Parallel Spatial–Spectral Hyperspectral Image Classification With Sparse Representation and Markov Random Fields on GPUs

Spatial–spectral classification is a very important topic in the field of remotely sensed hyperspectral imaging. In this work, we develop a parallel implementation of a novel supervised spectral–spatial classifier, which models the likelihood probability via ${\bm{l}_{\mathbf{1}}} - {\bm{l}_{\mathbf{2}}}$ sparse representation and the spatial prior as a Gibbs distribution. This classifier takes advantage of the spatial piecewise smoothness and correlation of neighboring pixels in the spatial domain, but its computational complexity is very high which makes its application to time-critical scenarios quite limited.
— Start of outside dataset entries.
`config.mk`:
```
export PLATFORM = sky130hd
export DESIGN_NAME = operand_bypass
export DESIGN_NICKNAME = d
export VERILOG_FILES = /design/src/rtl/rv_isa_pkg.sv /design/src/rtl/rv_pipe_pkg.sv /design/src/rtl/operand_bypass.sv
export VERILOG_INCLUDE_DIRS = /design/src /design/src/include
export SDC_FILE = /design/constraint.sdc
export NUM_CORES = 1
export LEC_CHECK = 0
export BUFFER_PORTS_ARGS = -buffer_cell sky130_fd_sc_hd__buf_4
export CAP_MARGIN = 25
export CORE_AREA = 8 8 143 145
export DETAILED_ROUTE_END_ITERATION = 8
export DIE_AREA = 0 0 151 153
export GPL_ROUTABILITY_DRIVEN = 0
export GPL_TIMING_DRIVEN = 0
export PLACE_DENSITY = 0.54
export SYNTH_ARGS = -nofsm -noshare
export SYNTH_HDL_FRONTEND = slang
export SYNTH_SLANG_ARGS = --single-unit
```
`constraint.sdc`:
```
create_clock -name vclk -period 1.5
set_clock_uncertainty 0.2 [all_clocks]
set_input_delay 0.15 -clock vclk [all_inputs]
set_output_delay 0.15 -clock vclk [all_outputs]
set_load 0.01 [all_outputs]
```
`src/include/rv_defs.svh`:
```
`ifndef RV_DEFS_SVH
`define RV_DEFS_SVH

// data path and address width.
`define RV_XLEN 32

// architectural integer registers including x0.
`define RV_REG_COUNT 32

// data memory size in 32-bit words.
`define RV_DMEM_WORDS 256

// word index width as log2 of RV_DMEM_WORDS.
`define RV_DMEM_AW 8

`endif
```
`src/rtl/rv_isa_pkg.sv`:
```
`default_nettype none

package rv_isa_pkg;

    // register index from x0 to x31.
    typedef logic [4:0] reg_idx_t;

    // what the instruction writes back.
    typedef enum logic [2:0] {
        RES_ALU    = 3'd0,
        RES_MEM    = 3'd1,
        RES_PC4    = 3'd2,
        RES_IMM    = 3'd3,
        RES_TARGET = 3'd4
    } result_src_e;

    // funct3 of loads and stores.
    // stores only use B, H and W.
    typedef enum logic [2:0] {
        MEM_B  = 3'b000,
        MEM_H  = 3'b001,
        MEM_W  = 3'b010,
        MEM_BU = 3'b100,
        MEM_HU = 3'b101
    } mem_size_e;

endpackage

`default_nettype wire

```
`src/rtl/rv_pipe_pkg.sv`:
```
`default_nettype none

`include "rv_defs.svh"

package rv_pipe_pkg;

    // execute to memory stage.
    typedef struct packed {
        logic [`RV_XLEN-1:0]     alu_result;
        logic [`RV_XLEN-1:0]     write_data;
        logic [`RV_XLEN-1:0]     imm_ext;
        logic [`RV_XLEN-1:0]     pc_plus4;
        logic [`RV_XLEN-1:0]     pc_target;
        rv_isa_pkg::reg_idx_t    rd;
        rv_isa_pkg::result_src_e result_src;
        rv_isa_pkg::mem_size_e   mem_size;
        logic                    reg_write;
        logic                    mem_write;
    } ex_mem_t;

    // memory to writeback stage.
    // load data itself arrives from the memory read register.
    typedef struct packed {
        logic [`RV_XLEN-1:0]   result;
        logic [1:0]            byte_off;
        rv_isa_pkg::mem_size_e mem_size;
        logic                  is_load;
        rv_isa_pkg::reg_idx_t  rd;
        logic                  reg_write;
    } mem_wb_t;

    // register file write port.
    typedef struct packed {
        logic                 valid;
        rv_isa_pkg::reg_idx_t rd;
        logic [`RV_XLEN-1:0]  data;
    } wb_port_t;

endpackage

`default_nettype wire

```
`src/rtl/operand_bypass.sv`:
```
`timescale 1ns/100ps
`default_nettype none

`include "rv_defs.svh"

module operand_bypass (
    input  wire rv_isa_pkg::reg_idx_t  e_rs1,
    input  wire rv_isa_pkg::reg_idx_t  e_rs2,
    input  wire logic                  m_valid,
    input  wire rv_pipe_pkg::ex_mem_t  m,
    input  wire logic [`RV_XLEN-1:0]   m_result,
    input  wire rv_pipe_pkg::wb_port_t wb,
    input  wire logic [`RV_XLEN-1:0]   rd1,
    input  wire logic [`RV_XLEN-1:0]   rd2,
    output logic [`RV_XLEN-1:0]        e_fwd_a,
    output logic [`RV_XLEN-1:0]        e_fwd_b,
    output logic                       load_use_stall
);

    logic m_writes;
    logic m_is_load;

    assign m_writes  = m_valid & m.reg_write & (m.rd != '0);
    assign m_is_load = (m.result_src == rv_isa_pkg::RES_MEM);

    // youngest producer wins.
    function automatic logic [`RV_XLEN-1:0] pick(
        input rv_isa_pkg::reg_idx_t rs,
        input logic [`RV_XLEN-1:0]  rf_val
    );
        logic [`RV_XLEN-1:0] val;
        if (rs == '0) begin
            val = '0;
        end else if (m_writes && !m_is_load && m.rd == rs) begin
            val = m_result;
        end else if (wb.valid && wb.rd == rs) begin
            val = wb.data;
        end else begin
            val = rf_val;
        end
        return val;
    endfunction

    assign e_fwd_a = pick(e_rs1, rd1);
    assign e_fwd_b = pick(e_rs2, rd2);

    // load data only exists one stage later.
    // the bubble behind it clears this next cycle.
    assign load_use_stall = m_writes & m_is_load &
                            ((m.rd == e_rs1) | (m.rd == e_rs2));

endmodule

`default_nettype wire

```
==> results.yml <==
setup_path:
  crit_arrival_ps: 1790
  required_ps: 1150
  crit_path_end_kind: "output port"
  max_stage_delay_ps: 270
  worstPathCellList: "buf_8 > xor2_1 > nor4_1 > and3_1 > buf_6 > buf_12 > buf_12 > mux2i_4 > a211oi_2 > buf_4"
  cp_slowest_cell: "nor4_1"
  cp_max_fo: 5
  path_class: "in2out"
  critPathLaunchType: "primary input"
  crit_path_frequent_cell: "buf_12"
place:
  io_buffer_count: 219
  numPlacedInstances: 716
  place_hpwl_um: 12100
routing:
  viasPerCell: 4.14
  firstDrtPassIters: 4
  vias: 3028
  drc: 0
  dr.first_iter.drc_count: 99
  ant_nets: 0
  wire_per_inst_um: 20.1
  finalWirelength_um: 14700
pwr:
  power.leakage_nw: 2.07
  comb_power_share: 1.000
  p_int_mw: 0.715
  p_switching_mw: 0.501
  p_clk_frac: 0
  worst_ir_drop_vdd_mv: 0.0993
  pwr-share-seq: 0
  switching_share: 0.412
  power.total_mw: 1.22
  cellPowerDensity_nw_per_um2: 241
logic_synthesis:
  synth_area_per_cell_um2: 7.49
  netlist_area_um2: 1970
  syn_inst: 263
  yosys_warnings: 0
  synth_nets: 581
  synth-seq-area-share: 0
  ys_types: 22
final_layout:
  antenna_cells: 0
  seq_cells: 0
  final_cells: 731
  multi_input_area_um2: 2480
  drive_gt1_frac: 0.767
  n_fill_cell: 2012
  syn_to_final_growth_pct: 156
  regArea_um2: 0
  final.clkbuf_count: 0
  nets: 817
  final_core_util: 0.276
global_route:
  grt_max_degree: 11
  grt_pass1_vias: 3405
  antenna_found_initial: 0
  grt_usage: 0.116
  grt-ovfl-total: 0
  grt_pass1_wl_um: 20800
sta:
  setup_viol: 64
  setup_ws_ps: -642
  fmax_mhz: 467
  max_slew.worst_pin.slew_ps: 332
  rsz0062_at_grt: "yes"
  min_period_ps: 2140
  hold_viol: 0
  slew_headroom: 0.779
  period_share: 1.43
  slew_violations: 0
flow_run:
  maxCapViolations: 0
clock_tree:
  cts-hold-fix-buffers: 0
floorplanning:
  start_util: 0.108
  fp.dieH_um: 153
  io_pins: 383
  dieWidth_um: 151
  dieArea_um2: 23100
  fp-row-count: 50
  core-area_um2: 18300
run_status:
  status: "complete, but fails checks"
  violations: "setup timing"
worst_hold_path:
  hold_path_class: "in2out"
[per-stage QoR]
| stage | area (um^2) | setup TNS (ps) | setup WS [ps] | hold WS, ps |
|---|---|---|---|---|
| floorplan | 2280 | -9480 | -155 | 265 |
| global placement | 4210 | -42730 | -852 | 508 |
| detailed placement | 4210 | -42820 | -829 | 500 |
| CTS | 4690 | -36780 | -637 | 505 |
| global route | 5050 | -41280 | -713 | 531 |
| finish | 5050 | -35910 | -642 | 493 |
[placed cells by master (no fill, tap or decap), types with 5 or more instances in the layout]
cell type,synthesis,layout
xnor2_1,5,5
a211oi_2,14,63
buf_6,2,23
xor2_1,15,13
buf_12,6,9
nor2_1,68,66
buf_4,1,217
mux2i_2,0,20
mux2i_4,0,27
mux2i_1,64,17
In order to improve the computational efficiency of the algorithm, we optimized its serial version and developed a parallel implementation for commodity graphics processing units (GPUs). Our parallel spatial–spectral classifier with sparse representation and Markov random fields (SSC-SRMRF-P) exploits the low-level architecture of GPUs. The parallel optimization of the proposed method has been carried out using the compute unified device architecture (CUDA). The performance of the parallel implementation is evaluated and compared with the serial and multicore implementations on central processing units (CPUs). In fact, the proposed method has been designed to adequately exploit the massive data parallel capacities of GPUs together with the control and logic capacities of CPUs, thus resorting to a heterogeneous CPU–GPU framework in the design of the parallel algorithm. Experimental results using real hyperpsectral images demonstrate very high performance for the proposed CPU–GPU parallel method, both in terms of classification accuracy and computational performance.